ひとつの社会で、額面は同じだが、素材価値(例えば金の含有量など)の異なる2種類の貨幣が同時に流通する場合は、素材価値の高い貨幣が、その素材自体の価値のためにしまい込まれてしまったり、素材として溶かされてしまったり、海外との取引のために流出したりするために、素材価値の低いほうの貨幣だけが流通するようになるということを説明したものだ。

このグレシャムの法則が、組織にも適用できると説いたのが、ノーベル経済学賞を受賞したハーバート・サイモンという米国の学者だ。彼は、「ルーチンは創造性を駆逐する」と説いている。人はルーチン化された日常業務(悪貨)に追われていると、長期的で重要な計画(良貨)を考えられなくなってしまうことを説明したもので「計画のグレシャムの法則」として知られている。

彼はまた、ルーチン化された日常業務は、未来についての創造的な思考を奪うだけではなく、過去についての思考をも奪うと説いている。つまり、このルーチン化された日常業務が何の「目的」で行われているのかを忘れさせ、ただ形式として繰り返されるだけになってしまうというのだ。

 

 

経営者に覚悟ないので、現場も覚悟ができない。その結果、新規事業開発プロジェクトは、いつまで経っても成果をあげることができない。そして、気がつけばそんな取り組みがあったなぁ、という記憶だけが残る。

自分の未来を描けない会社に優秀な人材は留まらない。彼らは自分の成長のチャンスを求めて、転職のチャンスを探し始める。しかし、行き場のない残された人たちは、会社への不満を募らせ、「どうせこの会社はダメだから」とささやき、新しいコトに消極的になってゆく。そういう人たちに危機感を煽り、あるべき論を説教し、叱咤激励したところで動くわけがない。これはかなり深刻な事態だ。

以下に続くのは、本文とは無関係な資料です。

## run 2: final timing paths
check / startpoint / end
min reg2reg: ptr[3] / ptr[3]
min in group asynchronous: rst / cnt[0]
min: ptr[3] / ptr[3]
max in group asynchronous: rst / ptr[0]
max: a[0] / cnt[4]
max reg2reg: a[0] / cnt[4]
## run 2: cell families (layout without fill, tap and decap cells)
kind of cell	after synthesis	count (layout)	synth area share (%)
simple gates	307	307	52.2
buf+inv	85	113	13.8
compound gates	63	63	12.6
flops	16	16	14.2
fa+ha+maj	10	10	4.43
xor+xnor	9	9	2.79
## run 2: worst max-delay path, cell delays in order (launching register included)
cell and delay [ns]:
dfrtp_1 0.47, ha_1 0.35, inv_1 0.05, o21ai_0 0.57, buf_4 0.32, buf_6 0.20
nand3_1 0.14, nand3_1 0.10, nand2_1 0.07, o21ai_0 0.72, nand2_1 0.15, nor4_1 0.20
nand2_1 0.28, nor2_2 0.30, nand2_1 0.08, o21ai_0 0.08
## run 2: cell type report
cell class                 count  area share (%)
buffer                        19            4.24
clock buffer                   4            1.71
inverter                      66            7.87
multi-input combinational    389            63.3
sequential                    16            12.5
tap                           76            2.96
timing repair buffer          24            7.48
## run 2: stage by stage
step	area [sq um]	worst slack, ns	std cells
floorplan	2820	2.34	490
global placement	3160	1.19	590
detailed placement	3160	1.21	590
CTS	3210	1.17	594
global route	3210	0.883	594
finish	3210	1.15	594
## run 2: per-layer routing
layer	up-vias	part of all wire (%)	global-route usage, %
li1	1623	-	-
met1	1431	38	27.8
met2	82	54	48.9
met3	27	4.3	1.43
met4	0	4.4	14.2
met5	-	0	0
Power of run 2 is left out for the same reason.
### config.mk
export PLATFORM = sky130hd
export DESIGN_NAME = uart_tx_arbiter
export DESIGN_NICKNAME = d
export VERILOG_FILES = /design/src/rtl/uart_tx_arbiter_pkg.sv /design/src/rtl/uart_tx_arbiter_baud_tick.sv /design/src/rtl/uart_tx_arbiter.sv
export SDC_FILE = /design/constraint.sdc
export NUM_CORES = 1
export LEC_CHECK = 0
export BUFFER_PORTS_ARGS = -buffer_cell sky130_fd_sc_hd__buf_2
export CORE_MARGIN = 2
export CORE_UTILIZATION = 35
export DETAILED_ROUTE_END_ITERATION = 7
export HOLD_SLACK_MARGIN = 0.08
export SETUP_SLACK_MARGIN = 0.15
export SYNTH_ARGS = -nofsm -noshare
export SYNTH_HDL_FRONTEND = slang
export SYNTH_SLANG_ARGS = --single-unit
### constraint.sdc
create_clock -name clk -period 2 [get_ports clk]
set_clock_uncertainty 0.2 [all_clocks]
set_input_delay 0.4 -clock clk [delete_from_list [all_inputs] [get_ports clk]]
set_output_delay 0.4 -clock clk [all_outputs]
set_load 0.01 [all_outputs]
## config.mk

```make
export PLATFORM = sky130hd
export DESIGN_NAME = step_decoder
export DESIGN_NICKNAME = d
export VERILOG_FILES = /design/src/rtl/step_pkg.sv /design/src/rtl/step_sync.sv /design/src/rtl/step_decoder.sv
export SDC_FILE = /design/constraint.sdc
export NUM_CORES = 1
export LEC_CHECK = 0
export CAP_MARGIN = 30
export CELL_PAD_IN_SITES_DETAIL_PLACEMENT = 0
export CELL_PAD_IN_SITES_GLOBAL_PLACEMENT = 1
export CORE_ASPECT_RATIO = 0.9
export CORE_MARGIN = 1.5
export CORE_UTILIZATION = 44
export CTS_BUF_LIST = sky130_fd_sc_hd__clkbuf_2 sky130_fd_sc_hd__clkbuf_4 sky130_fd_sc_hd__clkbuf_8
export DETAILED_ROUTE_END_ITERATION = 8
export PLACE_DENSITY = 0.84
export SYNTH_ARGS = -nofsm -noshare
export SYNTH_HDL_FRONTEND = slang
export SYNTH_SLANG_ARGS = --single-unit
```

## constraint.sdc

```tcl
create_clock -name CLK -period 2.9 [get_ports CLK]
set_clock_uncertainty 0.2 [all_clocks]
set_input_delay 0.58 -clock CLK [delete_from_list [all_inputs] [get_ports CLK]]
set_output_delay 0.58 -clock CLK [all_outputs]
set_load 0.05 [all_outputs]
```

「昔から同じような議論はされてきたけど、結局はなんとかなってきました。だから、これからもなんとかなりますよ。」

これまでのやり方が未来永劫続いてくれるのであれば、それは幸運なことだが、そんな楽観はもはや通用しない。それほどビジネスの環境は不確実性を高めている。これまでやってきたことの慣性に押され「まだ何とかなる」と考えているとすれば、まさにその意識こそ、「計画のグレシャムの法則」に陥っている証拠だ。

大事を小事の犠牲にしてはならない

ゲーテの言葉にもあるように、この原則は今も昔も変わらない。